I’ve been delighted by the signs of change, of the turning seasons, in my neighborhood. I’m trying to notice more, to be more present with the small things. After all, the only thing that’s certain is change.
In my second book, When Gods Come Knocking: An Exploration of Mysticism from a Deity Based Perspective, I talk about Deities tapping on shoulders and making demands. I say that generally when that happens the Divine wants something done for them. I maintain that the attitude of “I’m the only one who can do this” is hubris. We can say no. Sometimes we know we shouldn’t, but we always can.
In my first book, Manifest Divinity, I talk about building relationship with the Divine. When we work on developing and maintaining relationship sometimes that tap on the shoulder becomes very personal. The “tap” that I’ve been getting for the past year, louder and louder, has been “Change or Die.” Now that can certainly be commentary on the political situation, on climate change, on conservation and resource use. But for me it seems very personal. The action items are directly about my health.
I have made many changes in my health related patterns over the years. I’ve studied nutritional theories and taken on dietary changes that make a difference. I’ve looked at exercise and movement, and physical therapy and had limited success. I’ve addressed mental health taking a hard look at my self sabotage, getting out of a bad marriage and examining my unhealthy communication patterns. But at this point the change being demanded is dramatic and fast, a line in the sand.

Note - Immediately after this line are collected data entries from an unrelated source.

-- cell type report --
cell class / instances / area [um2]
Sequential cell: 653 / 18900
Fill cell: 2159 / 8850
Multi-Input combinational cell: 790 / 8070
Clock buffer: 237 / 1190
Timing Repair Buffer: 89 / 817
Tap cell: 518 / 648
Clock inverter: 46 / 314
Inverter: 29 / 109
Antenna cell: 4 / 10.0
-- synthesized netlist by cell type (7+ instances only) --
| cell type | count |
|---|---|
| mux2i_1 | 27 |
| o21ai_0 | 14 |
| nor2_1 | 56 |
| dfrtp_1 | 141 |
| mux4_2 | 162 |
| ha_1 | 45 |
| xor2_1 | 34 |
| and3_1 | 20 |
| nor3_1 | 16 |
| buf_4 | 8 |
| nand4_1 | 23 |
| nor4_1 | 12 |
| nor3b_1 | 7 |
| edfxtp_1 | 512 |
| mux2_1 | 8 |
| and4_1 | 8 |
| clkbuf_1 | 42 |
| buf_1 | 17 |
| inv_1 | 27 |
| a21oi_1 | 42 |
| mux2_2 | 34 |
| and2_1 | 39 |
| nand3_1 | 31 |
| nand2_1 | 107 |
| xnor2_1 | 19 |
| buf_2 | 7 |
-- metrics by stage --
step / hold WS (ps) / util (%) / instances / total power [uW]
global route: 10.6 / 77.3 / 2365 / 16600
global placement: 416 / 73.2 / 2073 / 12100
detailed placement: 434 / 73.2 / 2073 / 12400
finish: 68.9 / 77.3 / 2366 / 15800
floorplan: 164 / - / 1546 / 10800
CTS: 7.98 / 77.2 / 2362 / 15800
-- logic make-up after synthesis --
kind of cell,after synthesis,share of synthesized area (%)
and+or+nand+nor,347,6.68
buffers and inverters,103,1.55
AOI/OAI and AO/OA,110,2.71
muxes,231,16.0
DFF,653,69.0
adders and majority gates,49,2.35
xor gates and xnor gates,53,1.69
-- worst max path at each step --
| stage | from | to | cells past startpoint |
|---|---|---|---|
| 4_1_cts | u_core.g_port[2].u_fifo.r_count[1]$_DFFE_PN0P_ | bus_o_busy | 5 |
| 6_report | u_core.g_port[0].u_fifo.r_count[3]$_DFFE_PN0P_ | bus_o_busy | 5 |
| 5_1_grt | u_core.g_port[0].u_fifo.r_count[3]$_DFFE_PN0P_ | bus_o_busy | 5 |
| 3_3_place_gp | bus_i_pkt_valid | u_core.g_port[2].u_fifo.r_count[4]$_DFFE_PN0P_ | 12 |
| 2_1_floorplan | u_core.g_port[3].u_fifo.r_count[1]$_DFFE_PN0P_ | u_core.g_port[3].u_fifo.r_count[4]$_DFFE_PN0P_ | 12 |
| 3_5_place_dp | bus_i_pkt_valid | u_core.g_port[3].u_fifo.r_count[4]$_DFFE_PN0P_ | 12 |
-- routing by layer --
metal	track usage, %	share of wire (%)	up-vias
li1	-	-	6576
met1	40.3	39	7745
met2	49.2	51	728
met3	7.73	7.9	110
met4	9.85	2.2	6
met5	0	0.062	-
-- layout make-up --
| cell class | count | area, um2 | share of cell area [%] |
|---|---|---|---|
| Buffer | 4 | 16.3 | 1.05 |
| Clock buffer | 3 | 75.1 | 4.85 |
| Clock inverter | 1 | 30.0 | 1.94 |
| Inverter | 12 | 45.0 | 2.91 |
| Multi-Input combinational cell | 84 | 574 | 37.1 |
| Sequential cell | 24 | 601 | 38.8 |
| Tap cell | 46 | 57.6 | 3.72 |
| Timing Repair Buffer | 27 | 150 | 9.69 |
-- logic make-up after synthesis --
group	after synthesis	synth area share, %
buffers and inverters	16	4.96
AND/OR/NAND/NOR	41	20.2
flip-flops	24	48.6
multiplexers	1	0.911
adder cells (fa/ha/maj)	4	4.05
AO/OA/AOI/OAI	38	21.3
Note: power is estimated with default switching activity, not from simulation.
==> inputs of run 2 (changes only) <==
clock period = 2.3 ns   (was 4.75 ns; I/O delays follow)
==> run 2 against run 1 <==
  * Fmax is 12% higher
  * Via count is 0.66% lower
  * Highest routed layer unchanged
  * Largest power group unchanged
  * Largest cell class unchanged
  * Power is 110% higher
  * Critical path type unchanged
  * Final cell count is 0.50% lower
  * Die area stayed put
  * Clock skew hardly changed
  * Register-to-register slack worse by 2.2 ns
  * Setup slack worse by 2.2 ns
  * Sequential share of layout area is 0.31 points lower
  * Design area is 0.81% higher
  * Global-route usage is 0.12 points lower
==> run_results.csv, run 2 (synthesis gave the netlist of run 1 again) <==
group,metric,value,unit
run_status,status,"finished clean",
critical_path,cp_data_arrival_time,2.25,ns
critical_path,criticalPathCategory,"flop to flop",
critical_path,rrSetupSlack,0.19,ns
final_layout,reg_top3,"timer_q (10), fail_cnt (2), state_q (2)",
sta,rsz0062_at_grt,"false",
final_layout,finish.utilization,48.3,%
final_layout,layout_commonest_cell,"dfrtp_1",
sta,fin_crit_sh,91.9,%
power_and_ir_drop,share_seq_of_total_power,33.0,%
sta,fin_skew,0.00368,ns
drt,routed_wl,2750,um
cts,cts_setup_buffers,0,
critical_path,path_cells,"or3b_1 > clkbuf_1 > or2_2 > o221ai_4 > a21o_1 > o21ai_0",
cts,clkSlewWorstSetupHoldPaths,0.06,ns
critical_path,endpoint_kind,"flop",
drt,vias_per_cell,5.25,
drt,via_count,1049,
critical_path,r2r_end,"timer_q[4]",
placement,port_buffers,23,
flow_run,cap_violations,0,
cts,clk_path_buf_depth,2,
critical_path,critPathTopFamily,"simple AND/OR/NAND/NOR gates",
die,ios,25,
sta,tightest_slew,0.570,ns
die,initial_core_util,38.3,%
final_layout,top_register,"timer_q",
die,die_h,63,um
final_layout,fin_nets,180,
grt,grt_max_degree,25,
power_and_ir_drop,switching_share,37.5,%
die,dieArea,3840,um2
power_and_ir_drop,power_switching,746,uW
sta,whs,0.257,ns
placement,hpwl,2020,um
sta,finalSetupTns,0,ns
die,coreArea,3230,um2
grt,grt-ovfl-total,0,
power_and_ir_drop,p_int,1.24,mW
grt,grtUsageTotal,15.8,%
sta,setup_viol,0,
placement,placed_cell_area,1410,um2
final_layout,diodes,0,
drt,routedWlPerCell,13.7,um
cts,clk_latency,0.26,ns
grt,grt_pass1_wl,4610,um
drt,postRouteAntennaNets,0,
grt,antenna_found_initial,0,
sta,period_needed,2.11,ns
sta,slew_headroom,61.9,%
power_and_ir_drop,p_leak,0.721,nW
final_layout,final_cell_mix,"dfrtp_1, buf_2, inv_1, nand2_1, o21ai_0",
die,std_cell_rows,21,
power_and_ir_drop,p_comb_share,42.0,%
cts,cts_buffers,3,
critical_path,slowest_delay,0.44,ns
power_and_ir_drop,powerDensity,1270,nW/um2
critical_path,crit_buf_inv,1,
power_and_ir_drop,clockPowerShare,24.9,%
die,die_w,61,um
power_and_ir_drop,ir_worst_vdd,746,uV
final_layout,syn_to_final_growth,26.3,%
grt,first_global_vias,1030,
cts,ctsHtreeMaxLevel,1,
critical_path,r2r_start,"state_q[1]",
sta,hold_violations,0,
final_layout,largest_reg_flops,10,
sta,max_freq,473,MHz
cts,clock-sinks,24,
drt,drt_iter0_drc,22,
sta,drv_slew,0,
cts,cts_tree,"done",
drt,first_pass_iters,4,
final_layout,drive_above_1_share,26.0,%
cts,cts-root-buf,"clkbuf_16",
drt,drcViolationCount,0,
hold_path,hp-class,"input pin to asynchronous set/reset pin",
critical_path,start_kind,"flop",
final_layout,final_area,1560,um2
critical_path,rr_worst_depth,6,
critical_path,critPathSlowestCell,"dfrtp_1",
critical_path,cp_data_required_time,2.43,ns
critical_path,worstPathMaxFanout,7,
[config.mk]
export PLATFORM = sky130hd
export DESIGN_NAME = pwm_duty_capture
export DESIGN_NICKNAME = d
export VERILOG_FILES = /design/src/rtl/pwm_duty_capture.sv
export SDC_FILE = /design/constraint.sdc
export NUM_CORES = 1
export LEC_CHECK = 0
export CELL_PAD_IN_SITES_DETAIL_PLACEMENT = 1
export CELL_PAD_IN_SITES_GLOBAL_PLACEMENT = 1
export CORE_MARGIN = 4
export CORE_UTILIZATION = 30
export CTS_CLUSTER_DIAMETER = 40
export CTS_CLUSTER_SIZE = 28
export DETAILED_ROUTE_END_ITERATION = 10
export DONT_BUFFER_PORTS = 1
export PLACE_DENSITY = 0.56
export SYNTH_ARGS = -nofsm -noshare
export SYNTH_HDL_FRONTEND = slang
export SYNTH_SLANG_ARGS = --single-unit
[constraint.sdc]
create_clock -name clk_pwm_out -period 2.6 [get_ports clk_pwm_out]
set_clock_uncertainty 0.15 [all_clocks]
set_input_delay 0.26 -clock clk_pwm_out [delete_from_list [all_inputs] [get_ports clk_pwm_out]]
set_output_delay 0.26 -clock clk_pwm_out [all_outputs]
set_load 0.01 [all_outputs]
[src/rtl/pwm_duty_capture.sv]
// pwm_duty_capture: recovers the 8-bit duty code, high time and period
// of an asynchronous PWM input; flags stuck-high/low and bad period.
// Ports:
//   clk_pwm_out - sampling and measurement clock
//   rst_n       - asynchronous active-low reset
//   pwm_in      - PWM waveform, asynchronous to clk_pwm_out
//   duty_data   - recovered duty code (high cycles - 1, saturated at 255)
//   high_cnt    - last measured high time in cycles
//   period_cnt  - last measured period in cycles
//   duty_valid  - one-cycle pulse when the outputs above update
//   stuck_hi    - input held high for TIMEOUT cycles
//   stuck_lo    - input held low for TIMEOUT cycles
//   period_err  - last measured period differs from NOMINAL_PERIOD
module pwm_duty_capture #(
  parameter int unsigned NOMINAL_PERIOD = 256,
  parameter int unsigned TIMEOUT        = 512
) (
  input  logic        clk_pwm_out,
  input  logic        rst_n,
  input  logic        pwm_in,
  output logic [7:0]  duty_data,
  output logic [15:0] high_cnt,
  output logic [15:0] period_cnt,
  output logic        duty_valid,
  output logic        stuck_hi,
  output logic        stuck_lo,
  output logic        period_err
);

  localparam logic [15:0] NOM_P  = 16'(NOMINAL_PERIOD);
  localparam logic [15:0] TMO_M1 = 16'(TIMEOUT - 1);

  typedef enum logic [1:0] {
    ACQ,
    HIGH,
    LOW,
    STUCK
  } state_e;

  logic        s0_q;
  logic        s1_q;
  logic        s2_q;
  state_e      state_q;
  state_e      state_d;
  logic [15:0] pcnt_q;
  logic [15:0] pcnt_d;
  logic [15:0] hcnt_q;
  logic [15:0] hcnt_d;
  logic [15:0] tcnt_q;
  logic [15:0] tcnt_d;
  logic [7:0]  duty_q;
  logic [7:0]  duty_d;
  logic [15:0] high_q;
  logic [15:0] high_d;
  logic [15:0] per_q;
  logic [15:0] per_d;
  logic        valid_q;
  logic        valid_d;
  logic        shi_q;
  logic        shi_d;
  logic        slo_q;
  logic        slo_d;
  logic        perr_q;
  logic        perr_d;

  logic        rise;
  logic        fall;
  logic        publish;
  logic        tmo_hit;
  logic [7:0]  duty_sat;

  function automatic logic [15:0] sat_inc(
    input logic [15:0] v
  );
    return (v == 16'hFFFF) ? v : v + 16'd1;
  endfunction

  always_comb begin
    rise = s1_q & ~s2_q;
    fall = ~s1_q & s2_q;
    publish = (state_q == LOW) && rise;
    // a rise restarts the watchdog, so it wins over timeout
    tmo_hit = (state_q != STUCK) && !rise
            && (tcnt_q == TMO_M1);
    if (hcnt_q > 16'd255) begin
      duty_sat = 8'hFF;
    end else if (hcnt_q == 16'd0) begin
      duty_sat = 8'h00;
    end else begin
      duty_sat = 8'(hcnt_q - 16'd1);
    end
  end

  always_comb begin
    state_d = state_q;
    pcnt_d  = pcnt_q;
    hcnt_d  = hcnt_q;
    tcnt_d  = tcnt_q;
    unique case (1'b1)
      rise: begin
        state_d = HIGH;
        pcnt_d  = 16'd1;
        hcnt_d  = 16'd1;
        tcnt_d  = 16'd0;
      end
      tmo_hit: begin
        state_d = STUCK;
        tcnt_d  = sat_inc(tcnt_q);
      end
      default: begin
        unique case (state_q)
          ACQ: begin
            tcnt_d = sat_inc(tcnt_q);
          end
          HIGH, LOW: begin
            pcnt_d = sat_inc(pcnt_q);
            tcnt_d = sat_inc(tcnt_q);
            if (s1_q) begin
              hcnt_d = sat_inc(hcnt_q);
            end
            if (state_q == HIGH && fall) begin
              state_d = LOW;
            end
          end
          STUCK: begin
          end
          default: begin
            state_d = ACQ;
          end
        endcase
      end
    endcase
  end

  always_comb begin
    duty_d  = duty_q;
    high_d  = high_q;
    per_d   = per_q;
    shi_d   = shi_q;
    slo_d   = slo_q;
    perr_d  = perr_q;
    valid_d = 1'b0;
    unique case (1'b1)
      publish: begin
        duty_d  = duty_sat;
        high_d  = hcnt_q;
        per_d   = pcnt_q;
        perr_d  = (pcnt_q != NOM_P);
        shi_d   = 1'b0;
        slo_d   = 1'b0;
        valid_d = 1'b1;
      end
      tmo_hit: begin
        duty_d  = s1_q ? 8'hFF : 8'h00;
        high_d  = 16'd0;
        per_d   = 16'd0;
        perr_d  = 1'b0;
        shi_d   = s1_q;
        slo_d   = ~s1_q;
        valid_d = 1'b1;
      end
      default: begin
      end
    endcase
  end

  always_ff @(posedge clk_pwm_out or negedge rst_n) begin
    if (!rst_n) begin
      s0_q    <= 1'b0;
      s1_q    <= 1'b0;
      s2_q    <= 1'b0;
      state_q <= ACQ;
      pcnt_q  <= 16'd0;
      hcnt_q  <= 16'd0;
      tcnt_q  <= 16'd0;
      duty_q  <= 8'd0;
      high_q  <= 16'd0;
      per_q   <= 16'd0;
      valid_q <= 1'b0;
      shi_q   <= 1'b0;
      slo_q   <= 1'b0;
      perr_q  <= 1'b0;
    end else begin
      s0_q    <= pwm_in;
      s1_q    <= s0_q;
      s2_q    <= s1_q;
      state_q <= state_d;
      pcnt_q  <= pcnt_d;
      hcnt_q  <= hcnt_d;
      tcnt_q  <= tcnt_d;
      duty_q  <= duty_d;
      high_q  <= high_d;
      per_q   <= per_d;
      valid_q <= valid_d;
      shi_q   <= shi_d;
      slo_q   <= slo_d;
      perr_q  <= perr_d;
    end
  end

  assign duty_data  = duty_q;
  assign high_cnt   = high_q;
  assign period_cnt = per_q;
  assign duty_valid = valid_q;
  assign stuck_hi   = shi_q;
  assign stuck_lo   = slo_q;
  assign period_err = perr_q;

endmodule

==> qor.yml <==
outcome:
  run_status: "complete, but fails checks"
  violations: "negative hold slack"
floorplanning:
  dieArea_mm2: 0.0186
  dieWidth_um: 136
  initial_utilization_pct: 30.8
  core_area_mm2: 0.0160
  io_pins: 47
  fp.dieH_um: 136
  std_cell_rows: 46
power:
  post-layout-total-power_mw: 4.44
  power.leakage_nw: 2.33
  power.density_cell_area_mw_per_mm2: 791
  ir_drop_v: 0.000321
sta:
  maxSlewViolCount: 0
  totalNegativeSetupSlack_ns: 0
  timing_worst_slew_pin_value_ns: 0.532
  timing.hold.ws_ns: -0.544
  grt_setup_unrepaired: "yes"
  max_clock_freq_mhz: 409
  fin_crit_ns: 2.45
  slew_hr_pct: 63.6
  timing_hold_violations_final: 97
  finalCritPeriodShare_pct: 94.1
  finalSetupViolCount: 0
critical_path:
  worst_setup_path_endpoint: "pcnt_q[11]"
  critPathArrivalTime_ns: 2.52
  critical_path.endpoint_type: "register"
  cp_max_fo: 28
  required_ns: 2.67
  worstReg2RegEnd: "pcnt_q[11]"
  rrSetupSlack_ns: 0.15
  path_class: "register to register"
  r2r_cells: 6
  crit_path_start: "state_q[0]"
  critical_path.reg2reg.startpoint: "state_q[0]"
  worstSetupStartpointType: "register"
drt:
  initial_drt_pass_iterations: 4
  detail_route.drc_violations: 0
  vias: 4029
  avgRoutedWirePerCell_um: 18.0
  viasPerCell: 5.34
  detail_route.iter0.violations: 240
  wirelength_mm: 13.5
  detail-route-antenna-nets: 0
global_route:
  maximum_number_of_pins_on_one_net_before_global_route_repair: 98
  first_global_vias: 4235
  global_route.usage.total_pct: 15.2
  number_of_antenna_violations_at_the_first_check_in_global_routing: 0
  wire_length_of_the_first_global_routing_pass_mm: 22.7
  grt-ovfl-total: 0
clocking:
  cts_max_level: 3
  cts.root.buffer_cell: "sky130_fd_sc_hd__clkbuf_16"
  cts_tree: "done"
  cts_buffer_depth: 2
  cts.clk_slew.worst_paths_ns: 0.07
  post_cts_hold_buffer_count: 1
  clkSinkCount: 97
  insertion_delay_ns: 0.35
  cts_buf_count: 9
layout:
  final_layout_size_suffix_gt1_share_pct: 10.0
  synthToLayoutAreaGrowth_pct: 13.7
  diodes: 0
  final_cell_count_no_fill: 754
  num-nets-final: 545
logic_synthesis:
  synth_top_area_cell: "sky130_fd_sc_hd__dfrtp_1"
  async_flop_share_pct: 100
  synth_most_common_cell: "sky130_fd_sc_hd__dfrtp_1"
  synth_seq_area_share_pct: 49.2
  post-synth-top-area-fraction_pct: 49.2
  yosys_register_bits: 97
  synth-edff-count: 0
  yosysUniqueCellTypes: 44
  synthesis.area_mm2: 0.00493
  synth_area_per_cell_um2: 9.21
  synth_nets: 548
  postSynthCellCount: 536
  commonest_register_cell_after_synthesis: "sky130_fd_sc_hd__dfrtp_1"
  netlist_top_cells_count: "97 x sky130_fd_sc_hd__dfrtp_1, 70 x sky130_fd_sc_hd__a21oi_1, 60 x sky130_fd_sc_hd__nand2_1"
  synth.top_cells.by_area: "sky130_fd_sc_hd__dfrtp_1 49%, sky130_fd_sc_hd__a21oi_1 7.1%, sky130_fd_sc_hd__nand3_1 4.8%"
  warnings_from_yosys: 0
place:
  dpl.hpwl_mm: 9.11
  placed_cells_incl_taps: 737
  place_congestion: 0.800
  numPortBuffers: 0
min_path:
  hold_crit_path_type: "input pin to asynchronous set/reset pin"
flow_run:
  timing.max_cap.violations: 0
## report_power, final
group,internal (mW),switching (mW)
Sequential,1.71,0.258
Combinational,0.411,0.595
Clock,0.871,0.599
Total,2.99,1.45
## cell type report
| type | count | area [um2] |
|---|---|---|
| clock buffers | 10 | 239 |
| multi-input cells | 388 | 2330 |
| repair buffers | 25 | 215 |
| clock inverters | 6 | 88.8 |
| flip-flops and latches | 97 | 2430 |
| fillers | 1882 | 10400 |
| well taps | 216 | 270 |
| inverters | 12 | 45.0 |
## cells in the final DEF (no fill, tap or decap), types with 2 or more instances in the layout
master	count
sky130_fd_sc_hd__xor2_1	4
sky130_fd_sc_hd__nor4b_1	3
sky130_fd_sc_hd__o2111ai_1	3
sky130_fd_sc_hd__and2_1	3
sky130_fd_sc_hd__nor4_1	7
sky130_fd_sc_hd__mux2i_1	6
sky130_fd_sc_hd__or2_2	2
sky130_fd_sc_hd__a21oi_1	69
sky130_fd_sc_hd__and4_1	3
sky130_fd_sc_hd__nand3_1	47
sky130_fd_sc_hd__a211o_1	7
sky130_fd_sc_hd__a211oi_1	2
sky130_fd_sc_hd__bufinv_16	2
sky130_fd_sc_hd__a2111oi_0	4
sky130_fd_sc_hd__and3_1	2
sky130_fd_sc_hd__nand2_1	60
sky130_fd_sc_hd__o21ai_0	12
sky130_fd_sc_hd__clkbuf_16	9
sky130_fd_sc_hd__a31oi_1	5
sky130_fd_sc_hd__o21bai_1	2
sky130_fd_sc_hd__a21o_1	2
sky130_fd_sc_hd__or4_1	23
sky130_fd_sc_hd__buf_12	2
sky130_fd_sc_hd__clkinvlp_4	2
sky130_fd_sc_hd__o211ai_1	2
sky130_fd_sc_hd__nand4_1	13
sky130_fd_sc_hd__inv_1	12
sky130_fd_sc_hd__a31o_2	5
sky130_fd_sc_hd__nor3_1	4
sky130_fd_sc_hd__dfrtp_1	97
sky130_fd_sc_hd__nor2_1	31
sky130_fd_sc_hd__nor3b_1	4
sky130_fd_sc_hd__o31ai_1	18
sky130_fd_sc_hd__nand2b_1	3
sky130_fd_sc_hd__buf_4	22
sky130_fd_sc_hd__ha_1	9
sky130_fd_sc_hd__xnor2_1	14
sky130_fd_sc_hd__or3_1	8
## worst min path at each step
stage | start | end | slack (ns) | cells past startpoint
3_5_place_dp | rst_n | tcnt_q[3] | -0.18 | 0
2_1_floorplan | rst_n | duty_data[0] | -0.19 | 0
4_1_cts | rst_n | tcnt_q[3] | -0.56 | 0
5_1_grt | rst_n | tcnt_q[2] | -0.56 | 0
3_3_place_gp | rst_n | tcnt_q[4] | -0.18 | 0
6_report | rst_n | tcnt_q[3] | -0.54 | 0
## logic make-up (layout without fill, tap and decap cells)
logic type                 after synthesis  after routing  share of synthesized area (%)
buffers and inverters                   51             53                           4.11
DFF                                     97             97                           49.2
and+or+nand+nor                        222            222                           23.6
muxes                                    6              6                           1.22
adders and majority gates                9              9                           2.28
xor gates and xnor gates                18             18                           3.19
AOI/OAI and AO/OA                      133            133                           16.5
## through the flow
stage / setup slack [ns] / utilization [%] / instance area, um2
2_1_floorplan: 0.205 / - / 4930
3_3_place_gp: 0.155 / 32.9 / 5260
3_5_place_dp: 0.103 / 32.9 / 5260
4_1_cts: 0.0899 / 35.0 / 5600
5_1_grt: -0.00175 / 35.1 / 5610
6_report: 0.152 / 35.1 / 5610
## flip-flops by register name, summed over array words and instances, names as in the netlist
name and count:
high_cnt 16, duty_valid 1, duty_data 8, hcnt_q 16, state_q 2, s2_q 1
stuck_lo 1, tcnt_q 16, stuck_hi 1, pcnt_q 16, period_cnt 16, s1_q 1
period_err 1, s0_q 1
## timing repair
| action | CTS | global route |
|---|---|---|
| hold endpoints to repair | 98 | 97 |
| setup endpoints to repair | 0 | 7 |
| setup buffers | 0 | 0 |
| gates resized for setup | 0 | 3 |
## metal layers
layer / up-vias / wire [um] / share of wire (%) / track usage, %
met1: 2010 / 6710 / 50 / 22.1
met4: 0 / 211 / 1.6 / 4.93
met5: - / 0 / 0 / 0
met2: 56 / 6020 / 44 / 22.7
met3: 12 / 594 / 4.4 / 2.92
li1: 1951 / - / - / -
## critical path, stage by stage (launching register included)
cell,delay [ns]
sky130_fd_sc_hd__dfrtp_1,0.42
sky130_fd_sc_hd__ha_1,0.22
sky130_fd_sc_hd__or4_1,0.52
sky130_fd_sc_hd__nor2_1,0.21
sky130_fd_sc_hd__a31o_2,0.51
sky130_fd_sc_hd__nor4_1,0.15
sky130_fd_sc_hd__mux2i_1,0.14
Note: power is estimated with default switching activity, not from simulation.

A friend of mine died unexpectedly last week. We’ve been out of touch for several years. We had a falling out because I wasn’t kind in speaking my mind and she wasn’t interested in hearing what I had to say. Essential my message to her was, “Get help to change or die”. Now she’s gone. I don’t have any details, but I know she struggled with significant health issues for many years. Some of those issues are the same one’s I’m facing.
In my experience, when the Divine puts something into action there are usually multiple things being impacted. Often times we can only see one, especially at the beginning, but the Divine has a broader vision. Along the journey of carrying out the task we tend to touch many people, interact in many different ways in the world. We are often not aware of the impact that we have, but it can be profound.
Being friends with this woman, even for a short time out of the scope of our lives, had a profound impact. She was one of my inspirations to write. She was incredibly helpful, demanding clarity in my use of language when discussing spirituality. She gave me Ireland. We traveled together, because she needed a companion and I wanted to go. If I pronounce any Gaelic word correctly, it’s because of her. I am changed, simply because I knew her, and I will always be grateful for that.
But the time has clearly come for me to change as well. I have spent much of the last year exploring options to address my own multiple health issues. Although I recognize I have the choice to say no, I have chosen change. I have decided that I want to live and that I want to live more fully and actively than I have been able to do for some time. That definitely requires a dramatic change.
Sometime in July I am going to go through bariatric surgery. I’ll keep you posted where I can, and write more about my perspective and process. But if, in the next few months, I miss posting please hang in there with me. It’s easy to become overwhelmed looking at such big changes and trying to plan for all possible outcomes.